# Source data

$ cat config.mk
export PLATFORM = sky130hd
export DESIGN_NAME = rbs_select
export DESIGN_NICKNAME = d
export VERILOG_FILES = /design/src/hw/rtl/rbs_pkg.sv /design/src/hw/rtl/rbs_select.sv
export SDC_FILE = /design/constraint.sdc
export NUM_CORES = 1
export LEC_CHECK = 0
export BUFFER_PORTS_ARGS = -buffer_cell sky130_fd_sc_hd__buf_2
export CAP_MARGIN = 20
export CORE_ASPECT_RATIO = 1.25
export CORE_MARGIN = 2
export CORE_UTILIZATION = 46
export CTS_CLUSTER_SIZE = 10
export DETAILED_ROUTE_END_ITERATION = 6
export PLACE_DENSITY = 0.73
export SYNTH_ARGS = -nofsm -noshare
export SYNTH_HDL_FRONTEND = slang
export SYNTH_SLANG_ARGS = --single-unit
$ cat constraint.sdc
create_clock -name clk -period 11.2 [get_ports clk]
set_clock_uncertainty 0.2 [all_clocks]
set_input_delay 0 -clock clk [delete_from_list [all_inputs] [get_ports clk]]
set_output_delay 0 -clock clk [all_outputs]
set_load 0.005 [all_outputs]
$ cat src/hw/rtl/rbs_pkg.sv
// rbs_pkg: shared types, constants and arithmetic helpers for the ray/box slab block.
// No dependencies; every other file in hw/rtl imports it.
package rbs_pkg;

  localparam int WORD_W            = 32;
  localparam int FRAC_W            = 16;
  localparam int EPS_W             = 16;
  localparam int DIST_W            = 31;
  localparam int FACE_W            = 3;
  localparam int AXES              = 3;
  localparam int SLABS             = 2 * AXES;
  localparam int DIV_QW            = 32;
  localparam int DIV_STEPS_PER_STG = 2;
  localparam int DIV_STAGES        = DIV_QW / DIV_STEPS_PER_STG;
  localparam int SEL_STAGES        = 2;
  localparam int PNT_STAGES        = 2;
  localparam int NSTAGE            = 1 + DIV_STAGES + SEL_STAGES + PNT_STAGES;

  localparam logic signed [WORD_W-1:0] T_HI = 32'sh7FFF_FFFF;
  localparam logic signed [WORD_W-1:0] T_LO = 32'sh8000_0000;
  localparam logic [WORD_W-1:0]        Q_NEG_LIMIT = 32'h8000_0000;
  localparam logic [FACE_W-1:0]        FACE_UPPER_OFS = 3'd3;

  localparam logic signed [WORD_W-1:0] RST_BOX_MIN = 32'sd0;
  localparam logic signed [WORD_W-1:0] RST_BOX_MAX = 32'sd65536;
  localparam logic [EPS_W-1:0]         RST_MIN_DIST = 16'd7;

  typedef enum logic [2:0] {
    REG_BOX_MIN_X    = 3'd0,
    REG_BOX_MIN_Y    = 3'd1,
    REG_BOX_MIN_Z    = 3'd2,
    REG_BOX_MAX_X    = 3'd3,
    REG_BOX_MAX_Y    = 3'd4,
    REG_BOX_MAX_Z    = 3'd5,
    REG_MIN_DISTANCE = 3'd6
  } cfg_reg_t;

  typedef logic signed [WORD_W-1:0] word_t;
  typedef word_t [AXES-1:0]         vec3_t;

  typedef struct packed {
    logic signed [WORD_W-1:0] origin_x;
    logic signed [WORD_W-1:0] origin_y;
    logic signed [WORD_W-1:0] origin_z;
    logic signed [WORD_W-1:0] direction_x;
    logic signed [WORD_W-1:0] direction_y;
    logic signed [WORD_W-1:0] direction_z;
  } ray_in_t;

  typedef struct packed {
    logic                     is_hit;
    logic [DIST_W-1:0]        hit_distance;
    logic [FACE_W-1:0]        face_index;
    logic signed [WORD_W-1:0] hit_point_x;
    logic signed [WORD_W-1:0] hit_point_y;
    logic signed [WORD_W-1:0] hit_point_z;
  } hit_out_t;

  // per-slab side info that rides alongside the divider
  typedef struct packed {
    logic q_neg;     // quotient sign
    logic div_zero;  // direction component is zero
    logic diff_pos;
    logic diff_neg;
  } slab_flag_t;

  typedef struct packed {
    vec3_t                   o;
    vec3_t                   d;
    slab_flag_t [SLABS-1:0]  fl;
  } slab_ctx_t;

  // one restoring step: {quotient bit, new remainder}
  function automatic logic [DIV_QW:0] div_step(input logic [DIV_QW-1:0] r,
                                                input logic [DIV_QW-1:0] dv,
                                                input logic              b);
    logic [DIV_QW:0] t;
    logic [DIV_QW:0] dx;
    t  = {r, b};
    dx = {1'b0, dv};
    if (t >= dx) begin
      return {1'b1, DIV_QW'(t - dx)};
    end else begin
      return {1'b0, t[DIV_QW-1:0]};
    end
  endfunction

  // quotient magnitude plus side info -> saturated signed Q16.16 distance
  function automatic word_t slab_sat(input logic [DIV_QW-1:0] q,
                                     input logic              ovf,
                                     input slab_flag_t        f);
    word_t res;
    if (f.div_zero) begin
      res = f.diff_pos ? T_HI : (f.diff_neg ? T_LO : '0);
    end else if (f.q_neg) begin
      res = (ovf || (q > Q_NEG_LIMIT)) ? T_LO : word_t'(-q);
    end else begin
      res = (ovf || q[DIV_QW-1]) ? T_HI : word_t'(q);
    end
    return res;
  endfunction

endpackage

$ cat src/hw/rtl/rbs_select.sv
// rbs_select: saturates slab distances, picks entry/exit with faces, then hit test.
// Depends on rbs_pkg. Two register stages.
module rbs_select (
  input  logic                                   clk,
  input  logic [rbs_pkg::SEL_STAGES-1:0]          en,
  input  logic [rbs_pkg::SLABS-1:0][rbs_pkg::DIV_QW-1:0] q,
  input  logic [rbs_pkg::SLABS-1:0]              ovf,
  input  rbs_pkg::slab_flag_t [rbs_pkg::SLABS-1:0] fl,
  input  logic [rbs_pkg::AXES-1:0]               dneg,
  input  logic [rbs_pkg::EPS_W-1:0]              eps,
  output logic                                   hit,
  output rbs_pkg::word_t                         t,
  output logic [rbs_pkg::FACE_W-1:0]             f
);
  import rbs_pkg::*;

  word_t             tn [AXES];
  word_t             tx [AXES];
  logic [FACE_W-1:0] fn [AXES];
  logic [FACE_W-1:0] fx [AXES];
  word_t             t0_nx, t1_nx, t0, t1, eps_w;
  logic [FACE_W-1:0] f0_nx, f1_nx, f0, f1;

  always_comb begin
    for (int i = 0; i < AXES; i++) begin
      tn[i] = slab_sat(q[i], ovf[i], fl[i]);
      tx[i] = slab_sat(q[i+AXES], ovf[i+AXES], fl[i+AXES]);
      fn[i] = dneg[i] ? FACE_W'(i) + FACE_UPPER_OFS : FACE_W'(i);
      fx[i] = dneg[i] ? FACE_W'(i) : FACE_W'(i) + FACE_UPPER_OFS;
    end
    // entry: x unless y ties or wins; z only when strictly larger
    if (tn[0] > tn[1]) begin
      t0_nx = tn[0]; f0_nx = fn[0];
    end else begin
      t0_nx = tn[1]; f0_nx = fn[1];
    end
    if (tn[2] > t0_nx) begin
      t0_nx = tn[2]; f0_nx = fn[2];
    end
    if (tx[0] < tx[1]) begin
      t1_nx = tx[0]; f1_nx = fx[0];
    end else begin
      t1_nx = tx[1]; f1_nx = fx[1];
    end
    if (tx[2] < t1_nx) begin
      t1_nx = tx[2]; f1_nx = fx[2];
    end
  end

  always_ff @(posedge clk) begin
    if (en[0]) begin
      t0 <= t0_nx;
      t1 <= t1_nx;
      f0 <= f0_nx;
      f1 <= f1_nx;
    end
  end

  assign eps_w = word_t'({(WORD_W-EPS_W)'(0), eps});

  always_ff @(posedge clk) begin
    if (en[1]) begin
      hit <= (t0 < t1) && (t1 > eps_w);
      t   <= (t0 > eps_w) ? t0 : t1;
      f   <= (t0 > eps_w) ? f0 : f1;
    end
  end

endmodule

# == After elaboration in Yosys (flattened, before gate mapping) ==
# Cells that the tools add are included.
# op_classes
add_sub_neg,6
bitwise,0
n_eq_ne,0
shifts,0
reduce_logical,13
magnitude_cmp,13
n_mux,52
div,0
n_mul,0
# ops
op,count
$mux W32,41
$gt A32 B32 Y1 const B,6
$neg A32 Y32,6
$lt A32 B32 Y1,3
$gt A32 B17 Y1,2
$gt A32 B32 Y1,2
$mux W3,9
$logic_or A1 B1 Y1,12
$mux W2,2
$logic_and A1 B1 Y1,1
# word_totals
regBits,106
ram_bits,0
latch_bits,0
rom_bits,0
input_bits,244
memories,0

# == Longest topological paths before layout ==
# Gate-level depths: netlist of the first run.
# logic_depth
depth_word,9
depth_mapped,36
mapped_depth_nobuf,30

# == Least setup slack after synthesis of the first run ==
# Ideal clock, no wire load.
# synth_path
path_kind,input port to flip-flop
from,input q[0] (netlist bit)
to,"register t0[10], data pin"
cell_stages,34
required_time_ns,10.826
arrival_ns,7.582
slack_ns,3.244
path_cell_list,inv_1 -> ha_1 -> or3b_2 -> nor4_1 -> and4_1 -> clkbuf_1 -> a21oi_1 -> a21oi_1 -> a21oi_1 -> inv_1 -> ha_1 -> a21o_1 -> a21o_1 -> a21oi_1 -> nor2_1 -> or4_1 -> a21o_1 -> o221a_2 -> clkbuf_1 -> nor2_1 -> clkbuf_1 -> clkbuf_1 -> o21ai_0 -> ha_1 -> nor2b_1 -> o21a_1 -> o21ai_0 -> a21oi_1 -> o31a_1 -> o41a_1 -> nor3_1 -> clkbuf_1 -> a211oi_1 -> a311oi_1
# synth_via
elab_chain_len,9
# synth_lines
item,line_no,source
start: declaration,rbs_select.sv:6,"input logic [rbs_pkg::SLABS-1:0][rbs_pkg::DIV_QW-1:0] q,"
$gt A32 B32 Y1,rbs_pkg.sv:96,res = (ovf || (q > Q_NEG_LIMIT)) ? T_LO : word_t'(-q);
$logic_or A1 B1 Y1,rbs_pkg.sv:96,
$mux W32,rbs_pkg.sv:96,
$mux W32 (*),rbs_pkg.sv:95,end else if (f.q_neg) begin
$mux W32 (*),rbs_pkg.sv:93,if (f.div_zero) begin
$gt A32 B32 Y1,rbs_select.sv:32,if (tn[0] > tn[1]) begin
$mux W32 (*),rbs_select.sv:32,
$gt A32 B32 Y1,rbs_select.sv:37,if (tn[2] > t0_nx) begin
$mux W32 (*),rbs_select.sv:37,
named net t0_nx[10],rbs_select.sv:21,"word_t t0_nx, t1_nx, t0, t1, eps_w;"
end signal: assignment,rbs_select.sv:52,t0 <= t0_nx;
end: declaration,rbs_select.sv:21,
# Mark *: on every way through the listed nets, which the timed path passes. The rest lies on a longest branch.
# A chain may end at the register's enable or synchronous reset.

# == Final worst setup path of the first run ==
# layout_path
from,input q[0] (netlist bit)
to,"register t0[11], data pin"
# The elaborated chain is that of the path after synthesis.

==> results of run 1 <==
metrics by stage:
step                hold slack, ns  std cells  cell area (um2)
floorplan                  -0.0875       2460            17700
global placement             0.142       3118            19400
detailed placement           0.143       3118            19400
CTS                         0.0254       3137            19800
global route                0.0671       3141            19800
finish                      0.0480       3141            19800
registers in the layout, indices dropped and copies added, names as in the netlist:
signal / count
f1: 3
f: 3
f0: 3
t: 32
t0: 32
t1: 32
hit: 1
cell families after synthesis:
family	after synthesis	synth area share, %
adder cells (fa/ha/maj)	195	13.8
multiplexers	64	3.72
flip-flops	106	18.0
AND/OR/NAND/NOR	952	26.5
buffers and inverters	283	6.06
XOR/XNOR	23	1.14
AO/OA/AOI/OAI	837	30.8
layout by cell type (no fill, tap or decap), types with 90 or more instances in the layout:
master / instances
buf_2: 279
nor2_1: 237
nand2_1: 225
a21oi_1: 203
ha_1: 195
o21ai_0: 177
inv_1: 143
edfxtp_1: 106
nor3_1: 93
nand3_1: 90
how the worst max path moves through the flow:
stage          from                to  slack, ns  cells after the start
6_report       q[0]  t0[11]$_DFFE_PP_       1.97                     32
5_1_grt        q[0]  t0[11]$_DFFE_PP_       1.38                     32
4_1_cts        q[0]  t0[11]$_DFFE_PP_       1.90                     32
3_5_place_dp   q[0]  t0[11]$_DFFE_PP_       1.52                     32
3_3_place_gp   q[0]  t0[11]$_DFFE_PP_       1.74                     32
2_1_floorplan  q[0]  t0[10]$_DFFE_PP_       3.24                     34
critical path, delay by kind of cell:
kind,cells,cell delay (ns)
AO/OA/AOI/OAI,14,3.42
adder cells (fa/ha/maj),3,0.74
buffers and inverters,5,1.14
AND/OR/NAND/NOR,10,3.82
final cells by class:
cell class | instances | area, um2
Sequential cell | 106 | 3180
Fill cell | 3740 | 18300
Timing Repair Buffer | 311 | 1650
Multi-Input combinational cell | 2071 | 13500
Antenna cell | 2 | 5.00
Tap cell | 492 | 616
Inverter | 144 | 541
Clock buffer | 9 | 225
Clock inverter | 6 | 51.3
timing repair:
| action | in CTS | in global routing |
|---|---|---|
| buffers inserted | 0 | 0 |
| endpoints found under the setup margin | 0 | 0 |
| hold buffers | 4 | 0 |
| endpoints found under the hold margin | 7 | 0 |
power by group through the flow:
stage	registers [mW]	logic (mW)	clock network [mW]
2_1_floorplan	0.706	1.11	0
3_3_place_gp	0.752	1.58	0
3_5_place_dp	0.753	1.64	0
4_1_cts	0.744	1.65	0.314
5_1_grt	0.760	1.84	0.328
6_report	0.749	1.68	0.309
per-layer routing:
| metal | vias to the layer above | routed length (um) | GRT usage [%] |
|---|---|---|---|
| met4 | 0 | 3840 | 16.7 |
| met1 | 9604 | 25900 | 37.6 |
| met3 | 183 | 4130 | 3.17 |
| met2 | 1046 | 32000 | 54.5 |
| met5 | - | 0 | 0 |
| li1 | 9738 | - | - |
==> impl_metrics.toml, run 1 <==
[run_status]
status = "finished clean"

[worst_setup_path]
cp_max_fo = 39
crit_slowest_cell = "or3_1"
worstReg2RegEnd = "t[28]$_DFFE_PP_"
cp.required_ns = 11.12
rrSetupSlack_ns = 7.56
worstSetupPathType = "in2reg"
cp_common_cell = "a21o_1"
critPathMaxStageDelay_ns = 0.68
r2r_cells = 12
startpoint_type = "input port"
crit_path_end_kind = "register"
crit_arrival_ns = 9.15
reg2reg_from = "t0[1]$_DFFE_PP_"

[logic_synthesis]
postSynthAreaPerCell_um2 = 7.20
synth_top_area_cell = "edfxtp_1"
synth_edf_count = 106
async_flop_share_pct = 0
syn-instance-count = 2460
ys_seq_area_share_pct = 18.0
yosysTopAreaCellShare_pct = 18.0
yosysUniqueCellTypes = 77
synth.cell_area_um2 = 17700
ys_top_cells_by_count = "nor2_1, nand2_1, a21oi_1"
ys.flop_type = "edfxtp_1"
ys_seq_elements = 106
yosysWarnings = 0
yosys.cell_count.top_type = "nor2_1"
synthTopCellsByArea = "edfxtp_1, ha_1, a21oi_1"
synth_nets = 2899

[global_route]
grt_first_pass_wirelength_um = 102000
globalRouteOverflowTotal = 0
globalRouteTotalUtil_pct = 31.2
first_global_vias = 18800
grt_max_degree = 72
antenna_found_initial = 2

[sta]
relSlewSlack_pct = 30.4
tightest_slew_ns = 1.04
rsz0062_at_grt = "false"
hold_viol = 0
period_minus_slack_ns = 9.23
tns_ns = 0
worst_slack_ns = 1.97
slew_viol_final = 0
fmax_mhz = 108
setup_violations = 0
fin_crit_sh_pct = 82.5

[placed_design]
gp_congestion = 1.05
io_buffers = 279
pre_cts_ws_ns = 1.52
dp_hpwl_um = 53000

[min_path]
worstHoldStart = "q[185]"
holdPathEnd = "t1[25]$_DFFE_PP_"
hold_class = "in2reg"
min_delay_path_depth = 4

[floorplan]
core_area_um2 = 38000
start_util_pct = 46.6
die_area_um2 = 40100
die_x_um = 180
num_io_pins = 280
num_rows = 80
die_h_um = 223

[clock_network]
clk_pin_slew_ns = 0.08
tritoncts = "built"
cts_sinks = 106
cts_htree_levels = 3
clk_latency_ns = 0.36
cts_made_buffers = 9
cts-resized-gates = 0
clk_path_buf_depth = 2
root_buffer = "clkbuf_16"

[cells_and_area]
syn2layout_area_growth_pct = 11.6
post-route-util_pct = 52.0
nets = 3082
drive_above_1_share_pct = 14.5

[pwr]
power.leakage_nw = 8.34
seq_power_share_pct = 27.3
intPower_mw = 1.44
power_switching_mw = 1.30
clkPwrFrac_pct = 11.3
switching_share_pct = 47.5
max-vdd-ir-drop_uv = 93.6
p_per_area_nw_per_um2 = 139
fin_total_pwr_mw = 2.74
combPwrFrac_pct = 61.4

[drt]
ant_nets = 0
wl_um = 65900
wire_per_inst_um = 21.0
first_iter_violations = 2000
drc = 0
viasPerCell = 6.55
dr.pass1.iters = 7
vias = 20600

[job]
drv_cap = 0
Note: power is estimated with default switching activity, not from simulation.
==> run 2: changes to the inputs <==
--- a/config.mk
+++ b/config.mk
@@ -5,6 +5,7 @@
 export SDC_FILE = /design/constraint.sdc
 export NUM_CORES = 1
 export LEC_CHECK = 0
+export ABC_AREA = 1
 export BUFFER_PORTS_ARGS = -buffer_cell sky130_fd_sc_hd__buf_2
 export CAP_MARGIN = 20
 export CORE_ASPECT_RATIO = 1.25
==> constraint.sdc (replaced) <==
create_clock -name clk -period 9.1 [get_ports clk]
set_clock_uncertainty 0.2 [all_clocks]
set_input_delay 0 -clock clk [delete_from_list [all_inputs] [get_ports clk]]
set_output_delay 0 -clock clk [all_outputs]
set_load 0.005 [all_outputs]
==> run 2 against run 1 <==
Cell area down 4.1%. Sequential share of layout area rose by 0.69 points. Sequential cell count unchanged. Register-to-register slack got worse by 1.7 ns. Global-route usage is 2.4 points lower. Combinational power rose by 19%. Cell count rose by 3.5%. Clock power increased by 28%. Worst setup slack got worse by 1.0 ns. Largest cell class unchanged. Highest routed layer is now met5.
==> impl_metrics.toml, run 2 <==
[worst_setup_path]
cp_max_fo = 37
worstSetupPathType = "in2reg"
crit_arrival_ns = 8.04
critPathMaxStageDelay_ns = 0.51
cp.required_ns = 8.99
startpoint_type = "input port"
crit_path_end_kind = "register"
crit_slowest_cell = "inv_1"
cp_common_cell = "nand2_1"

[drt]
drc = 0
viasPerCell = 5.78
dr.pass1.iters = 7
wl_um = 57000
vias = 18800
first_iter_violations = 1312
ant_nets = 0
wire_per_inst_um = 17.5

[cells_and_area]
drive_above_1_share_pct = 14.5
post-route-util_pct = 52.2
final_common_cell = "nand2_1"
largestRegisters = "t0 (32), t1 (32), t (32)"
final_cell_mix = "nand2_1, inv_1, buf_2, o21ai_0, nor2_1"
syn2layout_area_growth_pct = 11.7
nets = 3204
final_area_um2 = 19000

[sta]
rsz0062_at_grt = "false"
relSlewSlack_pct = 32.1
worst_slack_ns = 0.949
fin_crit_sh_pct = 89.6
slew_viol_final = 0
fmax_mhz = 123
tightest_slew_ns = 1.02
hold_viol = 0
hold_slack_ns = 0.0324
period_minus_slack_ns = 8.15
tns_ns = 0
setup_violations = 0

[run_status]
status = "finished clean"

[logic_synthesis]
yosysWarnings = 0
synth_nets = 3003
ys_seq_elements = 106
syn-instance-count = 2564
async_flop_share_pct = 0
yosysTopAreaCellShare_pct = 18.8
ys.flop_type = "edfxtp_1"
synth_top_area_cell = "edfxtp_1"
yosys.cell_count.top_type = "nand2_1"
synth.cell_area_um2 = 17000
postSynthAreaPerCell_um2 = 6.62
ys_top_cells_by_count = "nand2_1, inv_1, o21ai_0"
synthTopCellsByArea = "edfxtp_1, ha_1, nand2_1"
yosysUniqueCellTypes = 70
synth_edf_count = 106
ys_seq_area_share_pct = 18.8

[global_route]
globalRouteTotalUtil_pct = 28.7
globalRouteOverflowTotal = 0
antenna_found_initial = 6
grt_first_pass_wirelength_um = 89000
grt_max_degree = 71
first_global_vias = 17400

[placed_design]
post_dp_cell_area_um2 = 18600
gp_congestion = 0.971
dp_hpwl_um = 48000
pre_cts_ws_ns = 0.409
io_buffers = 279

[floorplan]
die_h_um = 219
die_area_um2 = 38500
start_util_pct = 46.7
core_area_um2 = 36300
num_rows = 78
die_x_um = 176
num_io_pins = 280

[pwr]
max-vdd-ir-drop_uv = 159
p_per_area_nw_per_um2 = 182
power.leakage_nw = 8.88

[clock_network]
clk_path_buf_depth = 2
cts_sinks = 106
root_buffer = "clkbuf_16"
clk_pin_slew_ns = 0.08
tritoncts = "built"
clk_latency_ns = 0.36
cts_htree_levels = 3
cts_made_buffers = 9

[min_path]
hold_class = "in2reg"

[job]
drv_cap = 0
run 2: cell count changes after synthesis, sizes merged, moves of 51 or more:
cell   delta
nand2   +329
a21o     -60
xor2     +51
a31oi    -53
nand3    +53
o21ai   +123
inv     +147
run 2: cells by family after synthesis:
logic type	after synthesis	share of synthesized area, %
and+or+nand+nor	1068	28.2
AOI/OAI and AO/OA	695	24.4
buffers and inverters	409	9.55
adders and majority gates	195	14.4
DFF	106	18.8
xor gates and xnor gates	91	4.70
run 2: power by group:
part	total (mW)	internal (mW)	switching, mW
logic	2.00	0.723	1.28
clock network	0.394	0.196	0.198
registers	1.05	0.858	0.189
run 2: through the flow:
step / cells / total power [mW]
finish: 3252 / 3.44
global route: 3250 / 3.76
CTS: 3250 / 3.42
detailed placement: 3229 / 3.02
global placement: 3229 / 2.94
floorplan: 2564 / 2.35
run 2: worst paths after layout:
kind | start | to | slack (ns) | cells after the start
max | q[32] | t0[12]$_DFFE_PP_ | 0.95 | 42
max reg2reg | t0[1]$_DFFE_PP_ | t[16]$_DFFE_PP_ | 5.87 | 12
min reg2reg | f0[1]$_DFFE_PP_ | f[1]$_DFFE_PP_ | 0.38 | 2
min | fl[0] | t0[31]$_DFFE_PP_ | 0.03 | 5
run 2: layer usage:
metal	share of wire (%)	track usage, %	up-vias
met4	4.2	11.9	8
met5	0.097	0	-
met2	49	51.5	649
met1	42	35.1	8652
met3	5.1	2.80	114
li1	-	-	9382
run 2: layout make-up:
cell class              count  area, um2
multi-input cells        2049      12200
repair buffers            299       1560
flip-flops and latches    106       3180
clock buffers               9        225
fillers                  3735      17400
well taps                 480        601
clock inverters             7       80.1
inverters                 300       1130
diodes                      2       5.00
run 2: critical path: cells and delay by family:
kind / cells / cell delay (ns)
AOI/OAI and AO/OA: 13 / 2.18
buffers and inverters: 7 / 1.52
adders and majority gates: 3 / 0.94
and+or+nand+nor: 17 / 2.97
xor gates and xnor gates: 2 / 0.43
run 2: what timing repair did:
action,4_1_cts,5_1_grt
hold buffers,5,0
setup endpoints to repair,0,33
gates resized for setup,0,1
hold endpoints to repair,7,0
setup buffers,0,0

# Instructions to follow
Identify the lines above with the word "entry". Copy them.

# Completed task
// rbs_select: saturates slab distances, picks entry/exit with faces, then hit test.
    // entry: x unless y ties or wins; z only when strictly larger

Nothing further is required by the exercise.